结果表明,酒曲A(陕西户县产)适合于紫玉米的糖化,糖化后的紫玉米醪中还原糖和总花色苷含量分别达到232.29mg/g和433.7μg/g,均显著高于用酒曲B(江苏苏州产)糖化的209.45mg/g和329.5μg/g。
采用传统小曲工艺发酵紫玉米酒,研究紫玉米酿制过程中的颜色和总花色苷含量与组分的变化。
结果表明,紫玉米酒酿制过程中花色苷被降解,总花色苷含量下降,最终紫玉米酒中总花色苷含量分别为150.3μg/ml和142.3μg/ml。
紫玉米酒在7d的酿制过程中明度和彩度呈上升趋势。
紫玉米酒的总花色苷含量和紫玉米酒的彩度呈正相关,与色调角呈负相关,与明度无相关性。
采用HPLC-MS检测紫玉米酒酿造过程中花色苷含量与组分变化。
结果表明,紫玉米酒中的主要花色苷为:
矢车菊素-3-葡萄糖苷、天竺葵素-3-葡萄糖苷、芍药素-3-葡萄糖苷、矢车菊素-3-葡萄糖苷和芍药素-3-葡萄糖苷经丙二酸酰化后的花色苷。
经酒曲A糖化后得到得紫玉米酒中各花色苷相对含量为29.46%,4.59%,22.36%,29.96%和13.63%;经酒曲B糖化后得到的紫玉米酒中各花色苷相对含量为32.97%,4.01%,23.46%,22.38%和17.18%。
紫玉米酒在发酵过程中花色苷各组分含量均下降,未酰化的花色苷降解显著。
2、经酒曲A糖化后酿制的紫玉米酒在15℃下避光陈酿,研究陈酿期间紫玉米酒的颜色和花色苷变化规律。
结果表明,紫玉米酒总花色苷在陈酿过程中呈降解趋势,紫玉米酒由红色变为橙色。
经140d陈酿后,添加0.1mg/ml的阿魏酸和咖啡酸后总花色苷含量分别达到180.32μg/ml和157.51μg/ml,分别比对照高出38.48%和20.97%。

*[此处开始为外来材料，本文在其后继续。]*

// PWM_duty_cycle
module PWM_duty_cycle (
    input clk,            
    input rst,            
    input pwm_in,         
    output reg [7:0] duty_cycle   
);
    reg [15:0] high_count, total_count;   
    reg pwm_prev;        
    reg update_flag;     
    reg first_period;    
    always @(posedge clk or posedge rst) begin
        if (rst) begin
            high_count <= 0;
            total_count <= 0;
            duty_cycle <= 0;
            pwm_prev <= 0;
            update_flag <= 0;
            first_period <= 1;   
        end else begin
            total_count <= total_count + 1;
            if (pwm_in) high_count <= high_count + 1;
            if (pwm_prev && ~pwm_in) begin
                if (!first_period && total_count > 0) begin
                    duty_cycle <= (high_count * 100) / total_count;   
                end
                first_period <= 0;   
                high_count <= 0;
                total_count <= 0;
            end
            pwm_prev <= pwm_in;   
        end
    end
endmodule
Size in the first run: roughly 42 flip-flops.
make LEC_CHECK=0 CAP_MARGIN=20 CELL_PAD_IN_SITES_DETAIL_PLACEMENT=0 CELL_PAD_IN_SITES_GLOBAL_PLACEMENT=0 CORE_MARGIN=2 CORE_UTILIZATION=68 CTS_CLUSTER_SIZE=43 MIN_ROUTING_LAYER=met1 PLACE_DENSITY_LB_ADDON=0.2 SETUP_SLACK_MARGIN=0.82 SLEW_MARGIN=20 finish   # period 96.9 ns
run.sh (not shown) runs the stock make flow with config.mk's settings and CLKGATE_MAP_FILE=.
Next try:
ABC_AREA = 1   (was default)
CORE_UTILIZATION = 71   (was 68)
CTS_CLUSTER_SIZE = 50   (was 43)
PLACE_DENSITY_LB_ADDON = 0.29   (was 0.2)
SETUP_SLACK_MARGIN = 4.86   (was 0.82)
clock period = 41.1 ns   (was 96.9 ns; I/O delays follow)
This time the run did not get past detailed placement (3_5_place_dp) on DPL-0038.
Synthesized area rises by about 6%.
Synthesized cell count goes up by about 27%.
Die area is higher by about 1.2%.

辅色剂浓度越大紫玉米酒中总花色苷含量越高,紫玉米酒的辅色效果越明显。
通过HPLC-DAD检测发现,辅色后的紫玉米酒花色苷最大吸收峰均发生蓝移效应。
添加阿魏酸后,紫玉米酒中生成了4种花色苷衍生物,其出峰时间分别为:
31.26,33.37,34.17和38.23min,可见光区吸收峰为506、506、502和506nm;添加咖啡酸后,生成了5种花色苷衍生物,其出峰时间分别为:
28.53,30.62,31.41,34.41和38.43min,可见光区吸收峰为506、506、502、506和503nm。
3、模拟紫玉米酒的pH值与酒精度,建立紫玉米花色苷和辅色剂的辅色体系,研究模拟体系贮藏过程中的颜色和花色苷变化规律。
研究结果表明,添加阿魏酸和咖啡酸的紫玉米花色苷溶液经140d避光贮藏,明度显著降低,色品a*值和b*值均有增加趋势。
辅色后的紫玉米花色苷溶液仍能显现红色,而未添加辅色剂则变为无色,且贮藏80d时吸收峰消失。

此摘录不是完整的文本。